My week in Cuba following Castro's death

At the time, I was in the Bolabana, a packed Havana nightclub, chatting to Carla, 23, a beautiful computer science student. We were discussing that day’s Marabana marathon and the joy and energy of Havana’s streets.

Suddenly the reggaeton stopped. A barman told us we had to leave “on the orders of State Security.” Outside, Carla checked her phone and exclaimed: “How amazing! Fidel is dead!”

I didn’t believe her. I’ve been visiting and working in Cuba for 25 years. I had come to believe he was immortal. But the intensity of emotions on the faces of everyone standing outside the Bolabana – shock, sadness, relief – confirmed the news. Sixty years to the day since Fidel Castro had boarded the Granma boat from Mexico to launch the Cuban revolution, his 90 years of hard-living had finally done to him what more than 600 assassination attempts had failed to bring about.

The party was over. The government of Fidel’s 85-year-old brother President Raul Castro immediately declared nine days of national mourning. It banned alcohol sales, and shuttered cinemas, theaters, museums, and baseball stadiums. A performance in the Gran Teatro the following evening by Placido Domingo, who had flown in 500 friends, was cancelled. So too were shows by ballet star Carlos Acosta, for which I had tickets.
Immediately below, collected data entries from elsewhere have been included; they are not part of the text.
Background: an optimization exercise with open tools, aiming at small area, a short achievable clock period and few clock cycles per item. Do not read the settings as production practice.
The RTL was checked by simulation tests, not by an equivalence proof against the original design.
No activity file was given, so power comes from the tool's default toggle rates.

Setup of yarrow:
// jmp
module jmp (
    input  wire        clk,
    input  wire        rst,           
    input  wire        load,
    input  wire [31:0] load_size,
    input  wire        start,
    input  wire        setq,
    input  wire [7:0]  setq_val,
    output wire        mem_re,
    output wire [31:0] mem_addr,
    input  wire [7:0]  mem_rdata,
    output wire        qt_we,
    output wire [10:0] qt_addr,
    output wire [7:0]  qt_wdata,
    output wire [15:0] status,
    output wire [31:0] size_o,
    output wire [7:0]  qfactor,
    output wire [31:0] offset_o,
    output wire [7:0]  width_blocks,
    output wire [7:0]  height_blocks,
    output wire [7:0]  type_o,
    output wire        precision,
    output wire [15:0] restart_interval,
    output wire [31:0] header_len,
    output wire [31:0] scan_off,
    output wire [31:0] scan_len
);
Size: roughly 1800 cells after synthesis, roughly 330 I/O pins.
==> flow/config.mk <==
export PLATFORM = sky130hd
export DESIGN_NAME = jmp
export DESIGN_NICKNAME = jmp
export VERILOG_FILES = /design/flow/design.v
export SDC_FILE = /design/flow/constraint.sdc
export NUM_CORES = 4
export LEC_CHECK = 0
export CAP_MARGIN = 20
export CORE_MARGIN = 2
export CORE_UTILIZATION = 55
export CTS_BUF_LIST = sky130_fd_sc_hd__clkbuf_8
export PLACE_DENSITY = 0.65
export SETUP_SLACK_MARGIN = 4.9
export SLEW_MARGIN = 20
export TNS_END_PERCENT = 0
==> flow/constraint.sdc <==
create_clock -name core_clock -period 8.0 [get_ports {clk}]
set_input_delay 1.6000 -clock core_clock [delete_from_list [all_inputs] [get_ports {clk}]]
set_output_delay 1.6000 -clock core_clock [all_outputs]
set_load 0.01 [all_outputs]
standard.sh (not shown) runs the stock make flow with config.mk's settings and CLKGATE_MAP_FILE= SYNTH_SCRIPT=/design/flow/synth_recipe.tcl, a recipe that flattens the netlist after the stock synthesis.
==> flow/flow/run.sh <==
#!/bin/bash
# The standard layout (the standard.sh: standard synthesis, floorplan, place, CTS, route,
# finish), with the I/O port buffers made from sky130_fd_sc_hd__buf_1 instead of the default
# cell buffer_ports picks. Every port still gets its own buffer.
set -euo pipefail
bash standard.sh "BUFFER_PORTS_ARGS=-buffer_cell sky130_fd_sc_hd__buf_1" finish > standard_make.log 2>&1
Testbench counts of yarrow, summed over its fixed seeds: cycles 78,442, items 320.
Even the dissident group, the Ladies in White, called off its weekly protests.

In the morning after Castro’s death, I went for a run down the Malecón, Havana’s storied waterfront, which is usually buzzing with lovers, fishermen, and hustlers. It was desolate. All flags had been lowered to half mast. All but one: the Stars and Stripes outside the US Embassy were still fluttering at full mast. The Cuban security guard on watch outside the front gate shook his head, as if to say, “What a lack of respect.”

A silence I had never felt fell over Havana. I met up with an ex-girlfriend, a 28 year old Cuban film actress and psychologist called Magdalay. She left the country, just like hundreds of thousands of millennials who have given up on the Cuban revolution to make new lives in the US and Europe. She was returning from Spain to see her parents for the first time in three years.
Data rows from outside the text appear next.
Context: an optimization exercise on an open-source flow, tuned for small area. The choices shown serve that exercise and are no tape-out recipe. Function was checked by simulation only, so behaviour that the tests miss may differ from the original. Power and IR drop assume default switching activity.

==> try-garnet <==
==> flow/design.v <==
module crc_link (
    input  wire        clk,
    input  wire        rst,
    input  wire        op_valid,
    input  wire [3:0]  op_code,
    input  wire [7:0]  op_arg,
    input  wire        tick,
    output wire [5:0]  stat,          
    output wire [2:0]  op_status,
    output reg  [15:0] crc,
    output reg  [2:0]  rx_err,
    output reg  [7:0]  rx_len,
    output wire [15:0] rx_crc_calc,
    output wire [15:0] rx_crc_recv,
    output wire        txm_re,
    output wire [7:0]  txm_addr,
    input  wire [7:0]  txm_rdata,
    output wire        rxm_we,
    output wire [8:0]  rxm_addr,
    output wire [7:0]  rxm_wdata,
    output wire        txd,
    input  wire        rxd
);
    function [15:0] crc_step;
        input [15:0] c;
        input [7:0]  d;
        reg   [7:0]  x;
        begin
            x = c[15:8] ^ d;
            x = x ^ {4'h0, x[7:4]};
            crc_step = {c[7:0], 8'h00} ^ {x[3:0], 12'h000} ^ {3'b000, x, 5'b00000}
                     ^ {8'h00, x};
        end
    endfunction
    wire op_crc_init = op_valid && (op_code == 4'h1);
    wire op_crc_byte = op_valid && (op_code == 4'h2);
    wire op_tx_frame = op_valid && (op_code == 4'h4);
    wire op_rx_start = op_valid && (op_code == 4'h5);
    always @(posedge clk) begin
        if (rst || op_crc_init)
            crc <= 16'h0000;
        else if (op_crc_byte)
            crc <= crc_step(crc, op_arg);
    end
    localparam [2:0] T_IDLE = 3'd0, T_S = 3'd1, T_H0 = 3'd2, T_H1 = 3'd3,
                     T_PY = 3'd4, T_CH = 3'd5, T_CL = 3'd6, T_E = 3'd7;
    reg  [2:0]  tp;       
    reg  [7:0]  ta;       
    reg  [7:0]  tlen;
    reg  [15:0] tcrc;     
    reg  [10:0] tsr;
    reg  [2:0]  tbc;      
    wire tx_busy  = |tp;
    wire t_idle   = ~|tsr[10:1];
    wire t_fetch  = tsr[10] & tsr[0];
    wire t_start  = tsr[10] & ~tsr[0];    
    wire t_adv    = tx_busy & t_idle;
    wire t_more   = (ta != tlen);
    wire t_crc    = tp[2] & ~(tp[1] & tp[0]);  
    reg  [2:0]  tp_next;
    always @* begin
        case (tp)
            T_S:     tp_next = T_H0;
            T_H0:    tp_next = T_H1;
            T_H1,
            T_PY:    tp_next = t_more ? T_PY : T_CH;
            T_CH:    tp_next = T_CL;
            T_CL:    tp_next = T_E;
            default: tp_next = T_IDLE;
        endcase
    end
    reg  [7:0]  t_byte;
    always @* begin
        case (tp)
            T_H0:    t_byte = 8'h02;
            T_H1:    t_byte = tlen;
            T_PY:    t_byte = txm_rdata;
            T_CH,
            T_CL:    t_byte = tcrc[15:8];
            default: t_byte = 8'h03;
        endcase
    end
    assign txm_re   = t_adv && (tp == T_H1 || tp == T_PY) && t_more;
    assign txm_addr = ta;
    assign txd      = tsr[0];
    wire t_bit = tsr[tbc + 4'd1];
    wire t_fb  = tcrc[15] ^ t_bit;
    always @(posedge clk) begin
        if (rst) begin
            tp   <= T_IDLE;
            tsr  <= 11'd1;
            tcrc <= 16'h0000;
        end else begin
            if (!tx_busy) begin
                if (op_tx_frame) begin
                    tp   <= T_S;
                    tlen <= op_arg;
                    ta   <= 8'h00;
                end
            end else if (t_adv) begin
                tp <= tp_next;
                if (tp != T_E)
                    tsr[10] <= 1'b1;
            end
            if (t_fetch) begin
                tsr <= {2'b11, t_byte, 1'b0};
                if (tp == T_PY)
                    ta <= ta + 8'd1;
            end else if (!t_idle && tbc == 3'd0) begin
                tsr <= {1'b0, tsr[10:1]};
            end
            if (t_start && t_crc)
                tcrc <= {tcrc[14:0], 1'b0} ^ (t_fb ? 16'h1021 : 16'h0000);
        end
        tbc <= t_fetch ? 3'd7 : tbc - 3'd1;
    end
    reg         rxd_m, rxd_s;
    reg  [10:0] rsr;
    reg  [2:0]  rbc;
    wire r_done  = rsr[0];
    wire r_ready = r_done | ~|rsr[10:1];
    wire urx_push = r_done & rsr[10];
    wire urx_ferr = r_done & ~rsr[10];
    wire [7:0] urx_data = rsr[9:2];
    always @(posedge clk) begin
        if (rst) begin
            rxd_m <= 1'b1;
            rxd_s <= 1'b1;
            rsr   <= 11'd0;
        end else begin
            rxd_m <= rxd;
            rxd_s <= rxd_m;
            if (r_ready)
                rsr <= rxd_s ? 11'd0 : 11'h400;
            else if (rbc == 3'd0)
                rsr <= {rxd_s, rsr[10:1]};
        end
        rbc <= r_ready ? 3'd3 : rbc - 3'd1;
    end
    reg  [63:0] fmem;
    reg  [3:0]  fcnt;
    wire       f_ne    = ~fcnt[3];
    wire       f_full  = (fcnt == 4'd7);
    wire       f_push  = urx_push & ~f_full;
    wire       f_ovr   = urx_push & f_full;
    wire [7:0] f_dout  = fmem[{fcnt[2:0], 3'b000} +: 8];
    wire       f_pop;
    always @(posedge clk) begin
        if (f_push)
            fmem <= {fmem[55:0], urx_data};
        if (rst)
            fcnt <= 4'hF;
        else if (f_push != f_pop)
            fcnt <= f_push ? fcnt + 4'd1 : fcnt - 4'd1;
    end
    reg  ferr_flag, ovr_flag;
    reg  d_rcv, d_done;
    wire rx_go = op_rx_start && !d_rcv;
    always @(posedge clk) begin
        if (rst) begin
            ferr_flag <= 1'b0;
            ovr_flag  <= 1'b0;
        end else begin
            if (urx_ferr)
                ferr_flag <= 1'b1;
            else if (rx_go)
                ferr_flag <= 1'b0;
            if (f_ovr)
                ovr_flag <= 1'b1;
            else if (rx_go)
                ovr_flag <= 1'b0;
        end
    end
    localparam [6:0] TIM_LAST = 7'b1001011;   
    reg  [8:0]  dcnt;
    reg  [6:0]  dtim;     
    reg  [15:0] rcrc;
    reg  [7:0]  p1, p2;   
    wire link_err = ferr_flag | ovr_flag;
    assign f_pop  = d_rcv & ~link_err & f_ne;
    wire d_at1    = (dcnt == 9'd1);
    wire d_end    = (dcnt == {1'b0, rx_len} + 9'd4);
    wire d_badhdr = d_at1 & (p1 != 8'h02);
    wire d_crcen  = (|dcnt[8:2]) & ~d_end;
    wire d_fin    = f_pop & (d_badhdr | d_end);
    wire d_tmo    = tick & (dtim == TIM_LAST) & ~d_fin;
    wire [6:0] dtim_next = {dtim[5:0], ~(dtim[6] ^ dtim[5])};
    wire [2:0] d_verdict = d_badhdr            ? 3'd3 :
                           (f_dout != 8'h03)   ? 3'd5 :
                           (rcrc == {p2, p1})  ? 3'd0 : 3'd4;
    always @(posedge clk) begin
        if (rst) begin
            d_rcv  <= 1'b0;
            d_done <= 1'b0;
            rx_len <= 8'h00;
            rx_err <= 3'd0;
        end else if (!d_rcv) begin
            if (rx_go) begin
                d_rcv  <= 1'b1;
                d_done <= 1'b0;
                rx_len <= 8'h00;
                rx_err <= 3'd0;
            end
        end else if (link_err) begin
            d_rcv  <= 1'b0;
            d_done <= 1'b1;
            rx_err <= 3'd1;
        end else begin
            if (f_pop && d_at1 && !d_badhdr)
                rx_len <= f_dout;
            if (d_fin) begin
                d_rcv  <= 1'b0;
                d_done <= 1'b1;
                rx_err <= d_verdict;
            end else if (d_tmo) begin
                d_rcv  <= 1'b0;
                d_done <= 1'b1;
                rx_err <= 3'd2;
            end
        end
    end
    always @(posedge clk) begin
        if (rx_go) begin
            dcnt <= 9'd0;
            dtim <= 7'd0;
            rcrc <= 16'h0000;
        end else begin
            if (f_pop) begin
                dcnt <= dcnt + 9'd1;
                if (!d_end)
                    {p2, p1} <= {p1, f_dout};
                if (d_crcen)
                    rcrc <= crc_step(rcrc, p2);
            end
            if (d_rcv && !link_err && tick)
                dtim <= dtim_next;
        end
    end
    wire crc_vis = d_done & ~rx_err[1] & ~rx_err[0];    
    assign rx_crc_calc = crc_vis ? rcrc : 16'h0000;
    assign rx_crc_recv = crc_vis ? {p2, p1} : 16'h0000;
    assign rxm_we      = f_pop;
    assign rxm_addr    = dcnt;
    assign rxm_wdata   = f_dout;
    reg ost;
    always @(posedge clk) begin
        if (rst)
            ost <= 1'b0;
        else if (op_tx_frame)
            ost <= tx_busy;
        else if (op_rx_start)
            ost <= d_rcv;
    end
    assign op_status = {2'b00, ost};
    assign stat = {ovr_flag, ferr_flag, f_ne, d_done, d_rcv, tx_busy};
endmodule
“I cried for three days after landing back in Cuba,” she told me. “It’s been hard in Spain but I always felt I had a refuge here. Now I can see how terrible Cuba is and Fidel’s death is going to make it even worse.”
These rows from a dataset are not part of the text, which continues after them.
Background: an optimization exercise with open tools, aiming at small area. Do not read the settings as production practice.
The RTL was checked by simulation tests, not by an equivalence proof against the original design.
Power figures rest on the tool's default switching activity, not on a simulated workload.

File: flow/design.v
module sp8_core (
    input  wire        clk,
    input  wire        rst,
    output reg  [15:0] bus_addr,
    output wire [7:0]  bus_wdata,
    output wire        mem_we,
    output wire        disp_we,
    output wire        io_we,
    input  wire [7:0]  mem_rdata,
    output wire        retire,
    output reg  [2:0]  cost,
    output wire        halted,
    output wire        faulted,
    output wire [7:0]  fault_op,
    output wire [15:0] pc,
    output wire [7:0]  sp,
    output wire [7:0]  a,
    output wire [7:0]  x,
    output wire [7:0]  y,
    output wire [7:0]  p
);
    localparam [4:0] S_V0  = 5'b00_000, S_V   = 5'b00_001,
                     S_ST2 = 5'b00_010, S_ST3 = 5'b00_011,
                     S_SH1 = 5'b00_100, S_SH  = 5'b00_101,
                     S_SF1 = 5'b00_110, S_SF  = 5'b00_111,
                     S_DSTA = 5'b01_000, S_DSEC = 5'b01_001, S_DNONE = 5'b01_010,
                     S_STZ = 5'b10_000, S_LDZ = 5'b10_001, S_BNE = 5'b10_010, S_INC = 5'b10_011,
                     S_LDI = 5'b10_100, S_ADC = 5'b10_101, S_CMP = 5'b10_110, S_SBC = 5'b10_111;
    reg [2:0]  ph;
    reg [4:0]  st;
    reg        rp;
    reg [7:0]  t, ar;
    reg [15:0] pcr;
    reg        cp;
    reg        fc, fz, fv, fn;
    wire [1:0] q  = ph[1:0];
    wire       q0 = (q == 2'd0);
    wire       q3 = (q == 2'd3);
    wire       p0 = (ph == 3'd0);
    wire       p7 = (ph == 3'd7);
    wire g0 = (st[4:3] == 2'b00);
    wire g2 = (st[4:3] == 2'b10);
    wire g3 = (st[4:3] == 2'b11);
    assign sp = 8'hFF;
    assign x  = 8'h00;
    assign y  = 8'h00;
    assign p  = {fn, fv, 1'b1, 1'b0, 1'b0, 1'b0, fz, fc};
    assign a  = ar;
    assign pc = pcr;
    wire ds = st[3];                                 
    assign retire   = p0 && ((ds && st != S_DNONE) || (g0 && st[2] && !st[0]));
    assign halted   = g0 && st[2] && !st[1];
    assign faulted  = g0 && st[2] && st[1];
    assign fault_op = t;
    always @(*) begin
        if (!st[4]) cost = st[0] ? 3'd2 : 3'd4;      
        else case (st[2:0])
            3'b000, 3'b001: cost = 3'd3;
            3'b010:         cost = fz ? 3'd2 : 3'd3;
            3'b011:         cost = 3'd5;
            default:        cost = 3'd2;
        endcase
    end
    wire d_alu = (t[3:0] == 4'h9) && !t[4] &&
                 ((t[7] & t[6]) | (t[7] & t[5]) | (t[6] & t[5]));    
    wire d_zp5 = (t[3:0] == 4'h5) && t[7] && !t[6] && !t[4];         
    wire d_two = d_alu || d_zp5 || (t == 8'hE6) || (t == 8'hD0);
    wire d_sec = (t == 8'h38);
    wire [2:0] d_c = {t[3], t[6] & (t[7] | !t[3]), t[5] & (t[6] | !t[3])};
    wire [4:0] dnx = d_two ? {2'b10, d_c} : (t == 8'h8D) ? S_ST2 : d_sec ? S_DSEC :
                     (t == 8'hFF) ? S_SH1 : S_SF1;
    reg [1:0] sb;
    always @(*) begin
        case (q)
            2'd0: sb = mem_rdata[1:0];
            2'd1: sb = t[3:2];
            2'd2: sb = t[5:4];
            default: sb = t[7:6];
        endcase
    end
    wire alu_s = g2 && st[2];                        
    wire ldz_s = (st == S_LDZ);
    wire zw    = g2 && !st[2] && st[0];              
    wire win   = (alu_s && !ph[2]) || (zw && ph[2]);         
    wire aw    = (alu_s && !ph[2]) || (ldz_s && ph[2]);      
    wire       ua  = st[0] || st[1];
    wire       inv = st[1];
    wire       cmp = st[1] && !st[0];
    wire       au  = st[2] && ua;
    wire [1:0] ax  = au ? ar[1:0] : 2'b00;
    wire [1:0] bx  = (st[2] && inv) ? ~sb : sb;
    wire       ci  = au && (q0 ? (cmp || fc) : fc);
    wire       s0  = ax[0] ^ bx[0] ^ ci;
    wire       c1  = (ax[0] & bx[0]) | (ci & (ax[0] ^ bx[0]));
    wire       s1  = ax[1] ^ bx[1] ^ c1;
    wire       c2  = (ax[1] & bx[1]) | (c1 & (ax[1] ^ bx[1]));
    wire       vl  = (st == S_V);
    wire       tk  = (st == S_BNE) && !fz;
    wire [1:0] pb  = vl ? sb : tk ? (ph[2] ? {t[7], t[7]} : sb) : 2'b00;
    wire       pin = st[4] || st[3] || (st == S_ST2) || (st == S_ST3);
    wire       pci = p0 ? pin : cp;
    wire [1:0] pa  = vl ? 2'b00 : pcr[1:0];
    wire [2:0] psum = {1'b0, pa} + {1'b0, pb} + {2'b00, pci};
    wire [7:0] incv = mem_rdata + 8'd1;
    assign bus_wdata = (st == S_INC) ? incv : ar;
    wire zsel = g2 && !st[2] && !ph[2];              
    wire asel = (st == S_ST3) && !ph[2];             
    wire vsel = (st == S_V0) || (vl && !ph[2]);      
    wire ast  = (st == S_ST3) && p0;
    wire stv  = ast && (mem_rdata[7:4] != 4'h4) && (mem_rdata[7:4] != 4'h5);
    assign mem_we  = ((st == S_STZ) && (ph == 3'd1)) || ((st == S_INC) && (ph == 3'd2)) || stv;
    assign disp_we = ast && (mem_rdata[7:4] == 4'h4);
    assign io_we   = ast && (mem_rdata[7:4] == 4'h5);
    always @(*) begin
        bus_addr = {psum[1:0], pcr[15:2]};           
        if (vsel) bus_addr = {14'h3FFF, 1'b0, vl};
        if (zsel) bus_addr = {8'h00, t};
        if (asel) bus_addr = {mem_rdata, t};
    end
    wire rs = rst || rp;
    wire hold_off = aw && !q3;
    always @(posedge clk) begin
        pcr <= {psum[1:0], pcr[15:2]};
        cp  <= psum[2];
        if (q0 && (!ph[2] || vl || zw)) t <= mem_rdata;
        if (aw) ar <= {cmp ? ar[1:0] : {s1, s0}, ar[7:2]};
        if (!(rs && !hold_off)) begin
            if (rs) rp <= 1'b1;
            ph <= ph + 3'd1;
            if (win) begin
                if (au) fc <= c2;
                if (q3 && alu_s && st[0]) fv <= c1 ^ c2;      
                fz <= (q0 ? 1'b1 : fz) & !s0 & !s1;
                fn <= s1;
            end
            if (p7) begin
                if (ds) begin
                    st <= dnx;
                    if (d_sec) fc <= 1'b1;
                end else if (g2) begin
                    st[3] <= 1'b1;
                end else begin
                    case (st[2:0])
                        3'b000: st <= S_V;
                        3'b001: st <= S_DNONE;
                        3'b010: st <= S_ST3;
                        3'b011: st <= S_DSTA;
                        3'b100: st <= S_SH;
                        3'b110: st <= S_SF;
                        default: ;
                    endcase
                end
            end
        end else begin
            st <= S_V0; ph <= 3'd7; rp <= 1'b0;
            fc <= 1'b0; fz <= 1'b0; fv <= 1'b0; fn <= 1'b0;
        end
    end
endmodule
To combat her pessimism, we left town and headed to the countryside of Pinar del Rio. Bolo, 31, a tobacco farmer who took us on a horseback tour through the idyllic Valley of Silence told us: “I haven’t slept since I heard the news. Fidel’s agrarian reforms gave my family work, dignity. He brought literacy to all our community. Fidel was like my father.”

In the usually lively town of Viñales, the only music to be heard was a recording of a school choir that blared out nationalist anthems in the main square, as hundreds of people filed in to the town square to pay their respects to a 1962 Alberto Korda photograph of Fidel holding a rifle in the Sierra Maestra. In the line, Carina, 16, was fiddling with a rose. “I don’t really care,” she shrugged. “I’m only here because my school bussed me in.”

The ban on booze was starting to leak. In one restaurant, a waiter quietly offered “wine by the glass” on the grounds that it was just a “digestivo” for lunch. By the time we came back for dinner, that option was off the menu. A police inspector had rumbled them, and imposed a hefty fine. Fortunately, I had a bottle of Havana Club rum hidden in my backpack, so we were able to order deferential Coca Colas and secretly transform them into Cuba Libres.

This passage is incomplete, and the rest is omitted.